▽

<file path="src/rtl/trace_pkg.sv">
package trace_pkg;

   // Lane counts
   localparam int issue_width  = 2;
   localparam int commit_width = 2;

   // Shadow ROB geometry with one bank per commit lane
   localparam int bank_bits      = 1;
   localparam int rob_depth_bits = 3;
   localparam int rob_depth      = 1 << rob_depth_bits;
   localparam int push_size_bits = $clog2(issue_width + 1);

   localparam int num_irq = 8;

   // Trace memory
   localparam int trace_depth_bits = 6;
   localparam int trace_depth      = 1 << trace_depth_bits;

   // Writers are lane 0, lane 1 and irq
   localparam int num_writers = 3;
   localparam int writer_bits = $clog2(num_writers);
   localparam int irq_writer  = num_writers - 1;

   typedef logic [31:0]                 insn_t;
   // Word address whose byte address is {pc, 2'b00}
   typedef logic [29:0]                 pc_t;
   typedef logic [4:0]                  lrf_addr_t;
   typedef logic [31:0]                 data_t;
   typedef logic [rob_depth_bits-1:0]   rob_id_t;
   typedef logic [bank_bits-1:0]        bank_t;
   typedef logic [num_irq-1:0]          irq_vec_t;
   typedef logic [trace_depth_bits-1:0] trace_addr_t;
   typedef logic [15:0]                 cnt_t;

   typedef enum logic {
      rec_commit = 1'b0,
      rec_irq    = 1'b1
   } rec_kind_t;

   typedef struct packed {
      rec_kind_t kind;
      logic      lane;
      logic      excp;
      logic      we;
      lrf_addr_t waddr;
      pc_t       pc;
      insn_t     insn;
      data_t     wdata;
      irq_vec_t  irr;
   } trace_rec_t;

   typedef struct packed {
      logic      fire;
      logic      excp;
      pc_t       pc;
      logic      we;
      lrf_addr_t waddr;
      data_t     wdata;
   } commit_lane_t;

   typedef struct packed {
      bank_t   bank;
      rob_id_t id;
   } rob_push_t;

endpackage

</file>
<file path="src/rtl/commit_capture.sv">
`timescale 1ns/1ps

module commit_capture
(
   input  logic                    clk,
   input  logic                    rst,
   input  logic                    lane_id,
   input  trace_pkg::commit_lane_t cmt,
   input  logic                    excp_flush,
   input  trace_pkg::insn_t        insn,
   input  logic                    grant,
   output logic                    pending,
   output trace_pkg::trace_rec_t   rec,
   output trace_pkg::cnt_t         drops
);

   trace_pkg::trace_rec_t new_rec;
   logic                  slot_free;

   // A slot being granted this cycle can take the next record
   assign slot_free = !pending || grant;

   always_comb
   begin
      new_rec       = '0;
      new_rec.kind  = trace_pkg::rec_commit;
      new_rec.lane  = lane_id;
      // Flush is reported on lane 0 only
      new_rec.excp  = cmt.excp || (excp_flush && lane_id == 1'b0);
      new_rec.we    = cmt.we;
      new_rec.waddr = cmt.waddr;
      new_rec.pc    = cmt.pc;
      new_rec.insn  = insn;
      new_rec.wdata = cmt.wdata;
   end

   always_ff @(posedge clk)
   begin
      if (rst)
      begin
         pending <= 1'b0;
         drops   <= '0;
      end
      else
      begin
         if (grant)
         begin
            pending <= 1'b0;
         end
         if (cmt.fire)
         begin
            if (slot_free)
            begin
               pending <= 1'b1;
            end
            else
            begin
               drops <= drops + 1'b1;
            end
         end
      end
   end

   always_ff @(posedge clk)
   begin
      if (cmt.fire && slot_free)
      begin
         rec <= new_rec;
      end
   end

endmodule

</file>
<file path="config.mk">
export PLATFORM = sky130hd
export DESIGN_NAME = commit_capture
export DESIGN_NICKNAME = d
export VERILOG_FILES = /design/src/rtl/trace_pkg.sv /design/src/rtl/commit_capture.sv
export SDC_FILE = /design/constraint.sdc
export NUM_CORES = 1
export LEC_CHECK = 0
export ABC_AREA = 0
export BUFFER_PORTS_ARGS = -buffer_cell sky130_fd_sc_hd__buf_2
export CORE_MARGIN = 2
export CORE_UTILIZATION = 46
export CTS_CLUSTER_SIZE = 40
export DETAILED_ROUTE_END_ITERATION = 10
export PLACE_DENSITY = 0.84
export RECOVER_POWER = 100
export SLEW_MARGIN = 15
export SYNTH_ARGS = -nofsm -noshare
export SYNTH_HDL_FRONTEND = slang
export SYNTH_SLANG_ARGS = --single-unit
export TNS_END_PERCENT = 5
</file>
<file path="constraint.sdc">
create_clock -name clk -period 19.6 [get_ports clk]
set_clock_uncertainty 0.05 [all_clocks]
set_input_delay 3.92 -clock clk [delete_from_list [all_inputs] [get_ports clk]]
set_output_delay 3.92 -clock clk [all_outputs]
set_load 0.01 [all_outputs]
</file>
Word level (Yosys, flattened, before mapping):

Cells that the tools add are included.

* add/subtract/negate cells: 1
* multiplexer cells: 3
* bitwise operators: 2
* reduce and logical (&&, ||, !) cells: 6

Operator list (number)
* $add 16x1->16 const B: 1
* $mux 1: 3
* $logic_and 1x1->1: 2
* $logic_or 1x1->1: 2
* $not 1->1: 2
* $reduce_and 2->1: 1
* $logic_not 1->1: 1

* register bits: 119
* input bits: 107
* output and inout port bits: 128
* logic and storage cells: 21

Depth between registers and ports, before layout:

Gate-level depths: netlist (run 1).

* depth after elaboration: 4
* gate-level depth with buffers: 6
* mapped depth without buffers: 5

Worst setup path after synthesis (run 1):

OpenSTA, ideal clock, no wires.

* path type: input to register
* from: input port grant
* to: register rec[100] in the netlist's numbering (enable)
* arrival time: 11.337 ns
* data required time: 18.830 ns
* slack: 7.493 ns
* cell stages on the path: 2
* path buffers: 0
* cells stage by stage: inv_1 -> a21boi_0

* cells in the longest elaborated chain, start to end: 2

Ends and longest elaborated chain
* from (decl): line commit_capture.sv:11 `input logic grant,`
* $logic_or 1x1->1: line commit_capture.sv:21 `assign slot_free = !pending || grant;`
* $logic_and 1x1->1: line commit_capture.sv:66 `if (cmt.fire && slot_free)`
* to (signal assigned): line commit_capture.sv:68 `rec <= new_rec;`
* to (decl): line commit_capture.sv:13 `output trace_pkg::trace_rec_t rec,`

Every way passes these cells.
A chain may end at the register's enable or synchronous reset.

Worst setup path after layout (run 1):

* from: input port grant
* to: register rec[103] in the netlist's numbering (enable)

The elaborated chain is that of the path after synthesis.

==> results of run 1 <==
## cells by family (layout without fill, tap and decap cells)
group                      after synthesis  after routing  share of synthesized area
adders and majority gates                1              1                    0.00319
DFF                                    119            119                      0.868
muxes                                    1              1                    0.00255
xor gates and xnor gates                 8              8                     0.0179
AOI/OAI and AO/OA                       17             17                     0.0236
other                                    1             10                   0.000956
buffers and inverters                   15            260                     0.0262
and+or+nand+nor                         38             38                     0.0578
## final cells by class
cell class	instances	area, um^2	area share
tap	105	131	0.0238
antenna	1	2.50	0.000453
timing repair buffer	226	973	0.176
multi-input combinational	74	445	0.0806
clock buffer	18	418	0.0756
sequential	119	3400	0.616
clock inverter	14	146	0.0265
inverter	2	7.51	0.00136
## routing by layer
metal  global-route usage  vias to the layer above
met3               0.0987                       23
met5                    0                        -
met4               0.0892                        0
met1                0.205                     1292
li1                     -                     1231
met2                0.394                      145
## through the flow
stage | hold slack (ns) | utilization | power [mW] | cell area [um^2] | instances
5_1_grt | 0.460 | 0.669 | 0.637 | 5530 | 559
4_1_cts | 0.433 | 0.690 | 0.624 | 5700 | 558
3_3_place_gp | 0.420 | 0.622 | 0.336 | 5130 | 526
2_1_floorplan | 0.444 | - | 0.317 | 3950 | 208
6_report | 0.446 | 0.669 | 0.618 | 5530 | 559
3_5_place_dp | 0.425 | 0.622 | 0.338 | 5130 | 526
## worst max-delay path, cell delays in order
cell	delay, ns
clkbuf_1	0.11
inv_1	0.06
a21boi_0	1.93
clkbuf_1	3.08
## power by group through the flow
stage               Clock (mW)  Combinational (mW)  Sequential [mW]
global placement             0              0.0372            0.298
floorplan                    0             0.00725            0.310
detailed placement           0              0.0386            0.299
CTS                      0.290              0.0391            0.294
global route             0.302              0.0377            0.297
finish                   0.287              0.0350            0.296
## synth_stat cells (2+ instances only)
| cell | number | area share |
|---|---|---|
| nand4_1 | 3 | 0.0048 |
| or3_1 | 6 | 0.0096 |
| xnor2_1 | 2 | 0.0045 |
| nand2_1 | 4 | 0.0038 |
| o21ai_0 | 6 | 0.0077 |
| nor2_1 | 10 | 0.0096 |
| dfxtp_1 | 17 | 0.087 |
| nand3_1 | 7 | 0.0089 |
| buf_4 | 10 | 0.019 |
| xor2_1 | 6 | 0.013 |
| a21oi_1 | 8 | 0.010 |
| edfxtp_1 | 102 | 0.78 |
| inv_1 | 2 | 0.0019 |
## final timing paths
path | depth (start not counted) | end | from | slack (ns)
max | 4 | rec[103]$_DFFE_PP_ | grant | 10.39
min | 2 | drops[15]$_SDFFE_PP0P_ | drops[15]$_SDFFE_PP0P_ | 0.45
max reg2reg | 2 | rec[103]$_DFFE_PP_ | pending$_SDFF_PP0_ | 13.66
min reg2reg | 2 | drops[15]$_SDFFE_PP0P_ | drops[15]$_SDFFE_PP0P_ | 0.45
## cells in the final DEF, fill, tap and decap left out, types with 2 or more instances in the layout
cell type   synthesis  layout
or3_1               6       6
inv_8               0       2
edfxtp_1          102     102
xor2_1              6       6
clkinvlp_4          0       2
clkbuf_16           0      16
nand3_1             7       7
o21ai_0             6       6
nand2_1             4       4
clkbuf_1            1     127
clkinv_4            0       8
dfxtp_1            17      17
a21oi_1             8       8
conb_1              1       9
nand4_1             3       3
xnor2_1             2       2
buf_2               1     100
inv_1               2       2
nor2_1             10      10
## registers in the layout, summed over array words and instances (netlist names)
signal,count
rec,102
drops,16
pending,1
==> flow_summary_export.csv, run 1 <==
group,metric,value,unit
outcome,status,"finished with violations",
outcome,violations,"max-capacitance violations, max-slew violations",
placement,place_congestion,0.761,
synthesis,postSynth.asyncResetShare,0,
pwr,p_leak,2.10,nW
sta,setup_violations,0,
sta,period_share,0.470,
synthesis,synth_edf_count,102,
synthesis,synth-seq-cells,119,
detailed_routing,met3_length,1160,um
sta,relSlewSlack,-1.82,
finish,nets,548,
clocking,cts_resized,0,
pwr,pwr-share-comb,0.057,
clocking,cts_sinks,119,
global_routing,grt-ovfl-total,0,
clocking,htreeDepth,4,
setup_path,arrival,9.17,ns
detailed_routing,top_layer_used,"met4",
pwr,peakVddDrop,0.0629,mV
sta,max_freq,109,MHz
clocking,clock_latency,0.50,ns
job,maxCapViolCount,2,
floorplan,core_area,8260,um^2
detailed_routing,ant_nets,0,
detailed_routing,via_count,2691,
min_path,hp-class,"register to register",
synthesis,synth.yosys.seq_area_share,0.868,
setup_path,required,19.56,ns
clocking,cts_tree,"yes",
setup_path,crit_type,"input port to register",
synthesis,syn_area,3920,um^2
detailed_routing,remaining_drc_errors,0,
floorplan,pin_count,235,
clocking,cts.path.max_buffers,2,
floorplan,die_area,9280,um^2
finish,n_fill_cell,623,
pwr,p_switching,0.142,mW
sta,report.final.slew_viol_count,105,
clocking,cts_buffers,17,
detailed_routing,routedWlPerCell,18.9,um
setup_path,startpoint_type,"input port",
clocking,clock-root-buffer,"clkbuf_8",
pwr,power_density,112,nW/um^2
synthesis,synth.avg_cell_area,19.6,um^2
clocking,clk_transition_reported_paths,0.06,ns
synthesis,ys_warn_count,0,
setup_path,end_kind,"register",
sta,worst_pin_slew,4.23,ns
sta,tns,0,ns
floorplan,start_util,0.475,
sta,worst_slack,10.39,ns
clocking,holdBufCountCts,0,
detailed_routing,vias_per_cell,4.81,
detailed_routing,m1WireLength,3310,um
placement,port-buffer-count,225,
global_routing,grtUsageTotal,0.214,
finish,drive_above_1_share,0.298,
floorplan,num_rows,33,
synthesis,syn-instance-count,200,
global_routing,grt_pass1_wl,13800,um
synthesis,ys_types,30,
pwr,p_int,0.476,mW
finish,area_growth,41.0,%
clocking,post_cts_buffers,0,
global_routing,grt_max_degree,85,
floorplan,die_h,96.3,um
synthesis,ys.flop_type,"edfxtp_1",
pwr,sequentialPowerShare,0.479,
detailed_routing,first_pass_iters,4,
pwr,pwr-share-clk,0.464,
sta,finalCriticalPeriod,9.21,ns
placement,dp_slack,13.60,ns
global_routing,grt_antenna_before_repair,1,
sta,finalHoldViolCount,0,
detailed_routing,first_iter_violations,121,
sta,rsz0062_at_grt,"no",
pwr,switching_share,0.230,
floorplan,die_width,96.3,um
detailed_routing,drt_wl_total,10600,um
setup_path,critPathMaxFanout,84,
detailed_routing,met2_length,5800,um
placement,dpl.hpwl,7560,um
global_routing,first_global_vias,2523,
Power figures use the tool's default switching activity.
==> run 2: changes to the inputs <==
--- a/config.mk
+++ b/config.mk
@@ -5,13 +5,13 @@
 export SDC_FILE = /design/constraint.sdc
 export NUM_CORES = 1
 export LEC_CHECK = 0
-export ABC_AREA = 0
+export ABC_AREA = 1
 export BUFFER_PORTS_ARGS = -buffer_cell sky130_fd_sc_hd__buf_2
 export CORE_MARGIN = 2
-export CORE_UTILIZATION = 46
+export CORE_UTILIZATION = 43
 export CTS_CLUSTER_SIZE = 40
 export DETAILED_ROUTE_END_ITERATION = 10
-export PLACE_DENSITY = 0.84
+export PLACE_DENSITY = 0.79
 export RECOVER_POWER = 100
 export SLEW_MARGIN = 15
 export SYNTH_ARGS = -nofsm -noshare
==> constraint.sdc (replaced) <==
create_clock -name clk -period 9 [get_ports clk]
set_clock_uncertainty 0.05 [all_clocks]
set_input_delay 1.8 -clock clk [delete_from_list [all_inputs] [get_ports clk]]
set_output_delay 1.8 -clock clk [all_outputs]
set_load 0.01 [all_outputs]
==> flow_summary_export.csv, run 2 <==
group,metric,value,unit
global_routing,grt_max_degree,72,
min_path,hold_depth,2,
outcome,status,"finished with violations",
global_routing,grtUsageTotal,0.184,
setup_path,cp_cell_sequence,"buf_2, inv_1, a21oi_1, buf_4",
pwr,p_switching,0.290,mW
finish,n_antenna_cell,0,
detailed_routing,ant_nets,0,
floorplan,die_area,10200,um^2
pwr,p_leak,2.21,nW
sta,worst_pin_slew,2.81,ns
global_routing,first_global_vias,2807,
clocking,cts_resized,0,
min_path,whs_endpoint,"drops[1]$_SDFFE_PP0P_",
finish,area_growth,40.4,%
sta,relSlewSlack,-0.875,
pwr,sequentialPowerShare,0.476,
detailed_routing,first_pass_iters,5,
finish,drive_above_1_share,0.276,
synthesis,ys_types,22,
setup_path,slowest_stage,"a21oi_1",
synthesis,synth_common_cells,"edfxtp_1, nand2_1, nor2_1, inv_1, dfxtp_1",
sta,rsz0062_at_grt,"no",
clocking,clk_transition_reported_paths,0.06,ns
sta,max_freq,202,MHz
setup_path,required,9.06,ns
pwr,pwr-share-comb,0.056,
sta,finalHoldViolCount,0,
detailed_routing,vias_per_cell,4.58,
setup_path,crit_type,"input port to register",
setup_path,startpoint_type,"input port",
clocking,cts_sinks,119,
finish,top_register,"rec",
floorplan,die_width,101,um
setup_path,rr_startpoint,"pending$_SDFF_PP0_",
job,maxCapViolCount,1,
setup_path,r2r_end,"rec[19]$_DFFE_PP_",
synthesis,ys_warn_count,0,
setup_path,arrival,5.00,ns
sta,period_share,0.549,
synthesis,synth.yosys.seq_area_share,0.842,
sta,setup_violations,0,
synthesis,ys.flop_type,"edfxtp_1",
global_routing,grt_antenna_before_repair,1,
pwr,p_int,1.06,mW
synthesis,synth_top_cell_by_area,"edfxtp_1",
clocking,clock_latency,0.49,ns
clocking,cts.path.max_buffers,2,
synthesis,synth.avg_cell_area,16.0,um^2
placement,port-buffer-count,225,
setup_path,critPathMaxFanout,71,
pwr,peakVddDrop,0.115,mV
global_routing,grt_pass1_wl,13800,um
placement,dpl.hpwl,7440,um
placement,dp_slack,4.92,ns
global_routing,grt-ovfl-total,0,
detailed_routing,remaining_drc_errors,0,
sta,tns,0,ns
pwr,pwr-share-clk,0.468,
sta,report.final.slew_viol_count,33,
finish,nets,603,
clocking,post_cts_buffers,0,
sta,worst_slack,4.06,ns
synthesis,synth-seq-cells,119,
detailed_routing,via_count,2832,
finish,n_fill_cell,775,
clocking,htreeDepth,4,
synthesis,synth_top_area_frac,0.758,
min_path,hp-class,"register to register",
detailed_routing,drt_wl_total,9750,um
pwr,power_density,237,nW/um^2
floorplan,pin_count,235,
floorplan,core_area,9200,um^2
floorplan,die_h,101,um
finish,final_cell_mix,"clkbuf_1, buf_2, edfxtp_1, nand2_1, nor2_1",
synthesis,synth_area_leaders,"edfxtp_1, dfxtp_1, nand2_1",
clocking,cts_tree,"yes",
sta,finalCriticalPeriod,4.94,ns
floorplan,start_util,0.440,
detailed_routing,routedWlPerCell,15.8,um
finish,final_util,0.617,
clocking,clock-root-buffer,"clkbuf_8",
finish,reg_top3,"rec (102), drops (16), pending (1)",
synthesis,yosysMostFrequentCell,"edfxtp_1",
finish,largest_register_ff_count,102,
setup_path,reg2reg_slack,5.16,ns
synthesis,synth_edf_count,102,
clocking,cts_buffers,17,
outcome,violations,"max-capacitance violations, max-slew violations",
setup_path,end_kind,"register",
synthesis,syn_area,4040,um^2
clocking,holdBufCountCts,0,
finish,final_common_cell,"clkbuf_1",
min_path,min-delay-start,"drops[1]$_SDFFE_PP0P_",
pwr,power,1.35,mW
detailed_routing,first_iter_violations,100,
placement,place_congestion,0.870,
sta,worst_hold_slack,0.461,ns
synthesis,postSynth.asyncResetShare,0,
setup_path,timing.reg2reg.worst_path_depth,2,
synthesis,syn-instance-count,252,
pwr,switching_share,0.216,
setup_path,critical-path-max-stage-delay,2.07,ns
floorplan,num_rows,35,
## run 2: cell count changes after synthesis, sizes merged, moves of 2 or more
| cell | change |
|---|---|
| xor2 | -4 |
| o21ai | -4 |
| nand4 | +4 |
| nor2 | +21 |
| or3 | -6 |
| nand2 | +33 |
| and4 | -2 |
| nand3 | +3 |
| xnor2 | -2 |
| buf | -2 |
| inv | +17 |
## run 2: kinds of logic (layout without fill, tap and decap cells)
kind of cell / Yosys count / after routing / synth area share
flip-flops: 119 / 119 / 0.842
AND/OR/NAND/NOR: 87 / 87 / 0.0972
buffers and inverters: 30 / 278 / 0.0365
AO/OA/AOI/OAI: 12 / 12 / 0.0161
XOR/XNOR: 2 / 2 / 0.00433
adder cells (fa/ha/maj): 1 / 1 / 0.00309
other: 1 / 9 / 0.000928
## run 2: routing by layer
metal | part of all wire | track usage | up-vias
li1 | - | - | 1362
met1 | 0.34 | 0.181 | 1304
met2 | 0.54 | 0.338 | 142
met3 | 0.089 | 0.0680 | 24
met4 | 0.031 | 0.0884 | 0
met5 | 0 | 0 | -
## run 2: stage by stage
stage          cell area [um^2]  std cells
2_1_floorplan              4070        260
3_3_place_gp               5280        587
3_5_place_dp               5280        587
4_1_cts                    5850        619
5_1_grt                    5680        619
6_report                   5680        619
## run 2: power by group through the flow
stage / combinational (mW) / clock (mW) / sequential [mW]
after floorplan: 0.0165 / 0 / 0.672
after global placement: 0.0824 / 0 / 0.650
after detailed placement: 0.0846 / 0 / 0.651
after CTS: 0.0849 / 0.644 / 0.640
after global routing: 0.0821 / 0.666 / 0.644
final: 0.0756 / 0.631 / 0.641
## run 2: cell type report
| type | count | area, um^2 | area share |
|---|---|---|---|
| Timing Repair Buffer | 226 | 983 | 0.173 |
| Clock buffer | 18 | 418 | 0.0736 |
| Sequential cell | 119 | 3400 | 0.600 |
| Tap cell | 111 | 139 | 0.0245 |
| Inverter | 20 | 75.1 | 0.0132 |
| Clock inverter | 14 | 150 | 0.0265 |
| Multi-Input combinational cell | 111 | 507 | 0.0893 |
## run 2: worst max-delay path by stage
stage,start,to,slack [ns],depth (start not counted)
floorplan,cmt[69],rec[100]$_DFFE_PP_,1.54,2
global placement,cmt[69],rec[65]$_DFFE_PP_,5.00,4
detailed placement,cmt[69],rec[78]$_DFFE_PP_,4.92,4
CTS,cmt[69],rec[107]$_DFFE_PP_,5.46,4
global route,cmt[69],rec[29]$_DFFE_PP_,3.67,4
finish,cmt[69],rec[19]$_DFFE_PP_,4.06,4
## run 2: critical path, delay by kind of cell
kind                   cells  cell delay, ns
AO/OA/AOI/OAI              1            2.07
buffers and inverters      3            1.08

△

== Exercise description ==
Return only those lines of the records that contain the string "arrival".

== Task result ==
* arrival time: 11.337 ns
setup_path,arrival,9.17,ns
setup_path,arrival,5.00,ns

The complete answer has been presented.